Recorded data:
========================================================================

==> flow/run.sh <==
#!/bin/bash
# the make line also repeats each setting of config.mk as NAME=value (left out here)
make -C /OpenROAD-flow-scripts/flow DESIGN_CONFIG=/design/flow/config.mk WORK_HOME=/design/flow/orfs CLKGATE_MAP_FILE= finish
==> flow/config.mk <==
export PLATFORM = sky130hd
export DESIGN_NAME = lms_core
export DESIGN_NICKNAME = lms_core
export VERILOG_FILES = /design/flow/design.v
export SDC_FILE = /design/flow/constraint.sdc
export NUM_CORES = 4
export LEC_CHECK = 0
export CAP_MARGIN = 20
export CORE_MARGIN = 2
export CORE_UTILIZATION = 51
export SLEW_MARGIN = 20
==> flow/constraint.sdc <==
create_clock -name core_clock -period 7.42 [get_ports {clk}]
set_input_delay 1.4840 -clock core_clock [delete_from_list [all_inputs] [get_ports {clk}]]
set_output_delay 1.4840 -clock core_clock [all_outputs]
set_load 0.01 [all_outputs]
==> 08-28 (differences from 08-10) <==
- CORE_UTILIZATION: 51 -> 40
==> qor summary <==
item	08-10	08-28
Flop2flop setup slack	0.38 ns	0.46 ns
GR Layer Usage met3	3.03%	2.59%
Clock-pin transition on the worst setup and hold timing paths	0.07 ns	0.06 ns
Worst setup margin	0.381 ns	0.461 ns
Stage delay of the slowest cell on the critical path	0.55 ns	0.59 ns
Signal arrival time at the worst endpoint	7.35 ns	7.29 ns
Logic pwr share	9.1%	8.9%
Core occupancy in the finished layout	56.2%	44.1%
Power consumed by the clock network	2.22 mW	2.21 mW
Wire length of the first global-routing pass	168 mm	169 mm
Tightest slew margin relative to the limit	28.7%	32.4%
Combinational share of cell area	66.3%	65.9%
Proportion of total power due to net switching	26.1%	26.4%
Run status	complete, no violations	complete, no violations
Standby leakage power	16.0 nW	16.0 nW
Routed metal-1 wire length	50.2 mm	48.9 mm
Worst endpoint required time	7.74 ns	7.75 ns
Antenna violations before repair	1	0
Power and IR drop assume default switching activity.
Design adc_mul, start of the top module:
module adc_mul                   
(
    input  logic         clk_i,                                                
    input  logic         rst_i,                                                
    input  logic [11:0]  x_i,                                                  
    input  logic [11:0]  y_i,                                                  
    input  logic [11:0]  z_i,                                                  
    output logic [11:0]  fp_o                                                  
);
For scale: about 150 flip-flops, ~50 I/O pins, ~0.054 mm^2 of cells after synthesis.
Settings: LEC_CHECK=0, ABC_AREA=1, CAP_MARGIN=20, CORE_MARGIN=2, CORE_UTILIZATION=72, CTS_CLUSTER_DIAMETER=342, HOLD_SLACK_MARGIN=-0.1, MAX_ROUTING_LAYER=met4, PLACE_DENSITY=0.66, SLEW_MARGIN=20, TNS_END_PERCENT=5; clock period 63.5 ns.
run.sh (not shown) runs the stock make flow with config.mk's settings and CLKGATE_MAP_FILE=.
The baseline aborted during global routing (5_1_grt) on ODB-0269.
==> next run, changes <==
CORE_UTILIZATION = 58   (was 72)
CTS_CLUSTER_DIAMETER = unset   (was 342)
HOLD_SLACK_MARGIN = unset   (was -0.1)
MAX_ROUTING_LAYER = unset   (was met4)
PLACE_DENSITY = unset   (was 0.66)
TNS_END_PERCENT = unset   (was 5)
clock period = 77.7 ns   (was 63.5 ns; I/O delays follow)
With this change the flow produced a clean layout.
Synthesized area is unchanged.
Die area climbs by 24%.
Synthesized cell count does not change.
==> next run, changes <==
CAP_MARGIN = 15   (was 20)
CORE_UTILIZATION = 72   (was 58)
CTS_CLUSTER_DIAMETER = 274   (was unset)
CTS_CLUSTER_SIZE = 16   (was unset)
clock period = 80.5 ns   (was 77.7 ns; I/O delays follow)
Setup slack improves by 0.19 ns.
Wire length went down by about 0.33%.
==> next run, changes <==
ABC_AREA = unset   (was 1)
CAP_MARGIN = 20   (was 15)
CORE_UTILIZATION = 40   (was 72)
CTS_CLUSTER_DIAMETER = unset   (was 274)
CTS_CLUSTER_SIZE = unset   (was 16)
clock period = 91.8 ns   (was 80.5 ns; I/O delays follow)
=> Global-route usage is lower by 16 points. Synthesized area is lower by 7.5%. Hold slack loses 0.011 ns. Setup slack loses 3.2 ns. Final cell count is lower by 9.9%. Non-clock buffer count is higher by 284. Count of clock-buffer cells in the layout is higher by 1. Synthesized cell count is lower by 22%. Critical path depth is lower by 36.
==> next run, changes <==
ABC_AREA = 1   (was unset)
CORE_UTILIZATION = 66   (was 40)
CTS_CLUSTER_DIAMETER = 342   (was unset)
MAX_ROUTING_LAYER = met4   (was unset)
TNS_END_PERCENT = 5   (was unset)
clock period = 63.5 ns   (was 91.8 ns; I/O delays follow)
What happened:
- Now the flow ran to the end with violations: setup timing
- synthesized cell count grows by 28%
- non-clock buffer count grows by 328
- synthesized area grows by 8.1%

========
Starting RTL as in the previous note.
export LEC_CHECK = 0
export ABC_AREA = 1
export CAP_MARGIN = 15
export CORE_MARGIN = 2
export CORE_UTILIZATION = 72
export CTS_CLUSTER_DIAMETER = 215
export CTS_CLUSTER_SIZE = 22
export SLEW_MARGIN = 20
create_clock -name core_clock -period 80.5 [get_ports {clk_i}]
The starting point completed without violations.
==> next run, changes <==
Settings changed: CTS_CLUSTER_DIAMETER 215 to 374, CTS_CLUSTER_SIZE 22 to 95, TNS_END_PERCENT set to 15.
Clock period 80.5 ns to 37.4 ns, I/O delays scaled along.
Outcome:
- With this change the flow ended with an error in clock tree synthesis with DPL-0038
- die size is unchanged
- synthesized cell count is unchanged
- area after synthesis stays the same
==> next run, changes <==
Settings changed: CTS_CLUSTER_DIAMETER 374 to 304, CTS_CLUSTER_SIZE 95 to 22, TNS_END_PERCENT 15 to not set.
Clock period 37.4 ns to 80.5 ns, I/O delays scaled along.
Effect: The new run finished clean; area after synthesis does not change; die area is unchanged; synthesized cell count stays the same.

========
run A:
Starting RTL as in the previous note.
## adc_mul
module adc_mul                   
(
    input  logic         clk_i,                                                
    input  logic         rst_i,                                                
    input  logic [11:0]  x_i,                                                  
    input  logic [11:0]  y_i,                                                  
    input  logic [11:0]  z_i,                                                  
    output logic [11:0]  fp_o                                                  
); 
    logic [31:0]    x_fp;                                                        
    logic [31:0]    y_fp;                                                        
    logic [31:0]    z_fp;                                                        
    logic [31:0]    mul_o_fp;                                                    
    logic [31:0]    div_o_fp;                                                    
    logic [31:0]    x_ffp;                                                       
    fixed_to_float converter1 (	
								.clk_i	    (clk_i) ,
								.rst_i	    (rst_i) ,
                                .fixed_in   (x_i)  ,
                                .float_out  (x_fp)  
                               );    
    fixed_to_float converter2 (
  ...
==> flow/config.mk <==
export PLATFORM = sky130hd
export DESIGN_NAME = adc_mul
export DESIGN_NICKNAME = adc_mul
export VERILOG_FILES = /design/flow/design.v
export SDC_FILE = /design/flow/constraint.sdc
export NUM_CORES = 4
export LEC_CHECK = 0
export ABC_AREA = 1
export CAP_MARGIN = 25
export CELL_PAD_IN_SITES_DETAIL_PLACEMENT = 0
export CELL_PAD_IN_SITES_GLOBAL_PLACEMENT = 1
export CORE_ASPECT_RATIO = 1.48
export CORE_MARGIN = 5
export CORE_UTILIZATION = 18
export CTS_CLUSTER_SIZE = 61
export GPL_ROUTABILITY_DRIVEN = 1
export GPL_TIMING_DRIVEN = 0
export HOLD_SLACK_MARGIN = -0.06
export MIN_ROUTING_LAYER = met2
export PLACE_DENSITY_LB_ADDON = 0.12
export SETUP_SLACK_MARGIN = 5.0
export SLEW_MARGIN = 0
==> flow/constraint.sdc <==
create_clock -name core_clock -period 140.0 [get_ports {clk_i}]
set_input_delay 28.0000 -clock core_clock [delete_from_list [all_inputs] [get_ports {clk_i}]]
set_output_delay 28.0000 -clock core_clock [all_outputs]
set_load 0.01 [all_outputs]
Modified inputs, run B compared to run A
Settings: a deleted PLACE_DENSITY_LB_ADDON that had been 0.12; a change of CORE_UTILIZATION from 18 to 68; a change of SLEW_MARGIN from 0 to 20; a deleted HOLD_SLACK_MARGIN that had been -0.06; a change of GPL_TIMING_DRIVEN from 0 to 1; a deleted MIN_ROUTING_LAYER that had been met2; a deleted GPL_ROUTABILITY_DRIVEN that had been 1; a deleted ABC_AREA that had been 1; a change of CAP_MARGIN from 25 to 20; a change of CORE_MARGIN from 5 to 2; a change of SETUP_SLACK_MARGIN from 5.0 to -2.0; a deleted CELL_PAD_IN_SITES_GLOBAL_PLACEMENT that had been 1; a deleted CTS_CLUSTER_SIZE that had been 61; a change of the clock period (ns, I/O delays scaled along) from 140.0 to 85.4.
Run B: flow complete, layout not clean; failing: negative setup slack
Run A closes out successfully: all stages finished, all timing, DRC and antenna checks passed.
Sort run B and run A by fraction of standard cell area that is sequential asc -> top: run A
[run B vs run A] gate count of the mapped netlist: lower in run B
Changes observed in run B relative to run A: last weighted congestion value of the routability-driven placer went up 0.093; sum of routed wire segments on met1 moved up.
## alpha
==> flow/design.v (excerpt) <==
module  CED(
  input  clk,
  input  rst,
  input  enable,
  output reg ird,
  input  [7:0] idata,	
  output reg [13:0] iaddr,
  output reg cwr_mag_0,
  output reg [12:0] cdata_mag_wr0,
  output reg crd_mag_0,
  input  [12:0] cdata_mag_rd0,
  output reg [13:0] caddr_mag_0,
  output reg cwr_ang_0,
  output reg [12:0] cdata_ang_wr0,
  output reg crd_ang_0,
  input  [12:0] cdata_ang_rd0,
  output reg [13:0] caddr_ang_0,
  output reg cwr1,
  output reg [12:0] cdata_wr1,
  output reg crd1,
  input  [12:0] cdata_rd1,
  output reg [13:0] caddr_1,
  output reg cwr2,
  output reg [12:0] cdata_wr2,
  output reg [13:0] caddr_2,
  output done
);
Size: roughly 2400 cells after synthesis, roughly 390 flip-flops, ~23000 µm² of cells after synthesis.
==> flow/config.mk <==
export PLATFORM = sky130hd
export DESIGN_NAME = CED
export DESIGN_NICKNAME = CED
export VERILOG_FILES = /design/flow/design.v
export SDC_FILE = /design/flow/constraint.sdc
export NUM_CORES = 4
export LEC_CHECK = 0
export CAP_MARGIN = 20
export CORE_MARGIN = 2
export CORE_UTILIZATION = 68
export CTS_CLUSTER_SIZE = 36
export SLEW_MARGIN = 20
==> flow/constraint.sdc <==
create_clock -name core_clock -period 3.37 [get_ports {clk}]
set_input_delay 0.6740 -clock core_clock [delete_from_list [all_inputs] [get_ports {clk}]]
set_output_delay 0.6740 -clock core_clock [all_outputs]
set_load 0.01 [all_outputs]
run.sh (not shown) runs the stock make flow with config.mk's settings and CLKGATE_MAP_FILE=.
alpha finished all stages; however, its layout fails the closing checks, the failures being negative setup slack.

========================================================================

Problem to work on -> Retype exactly the lines above, from the one with "Tightest slew margin" through the one with "Antenna violations before", inclusive.

Written response ->
Tightest slew margin relative to the limit	28.7%	32.4%
Combinational share of cell area	66.3%	65.9%
Proportion of total power due to net switching	26.1%	26.4%
Run status	complete, no violations	complete, no violations
Standby leakage power	16.0 nW	16.0 nW
Routed metal-1 wire length	50.2 mm	48.9 mm
Worst endpoint required time	7.74 ns	7.75 ns
Antenna violations before repair	1	0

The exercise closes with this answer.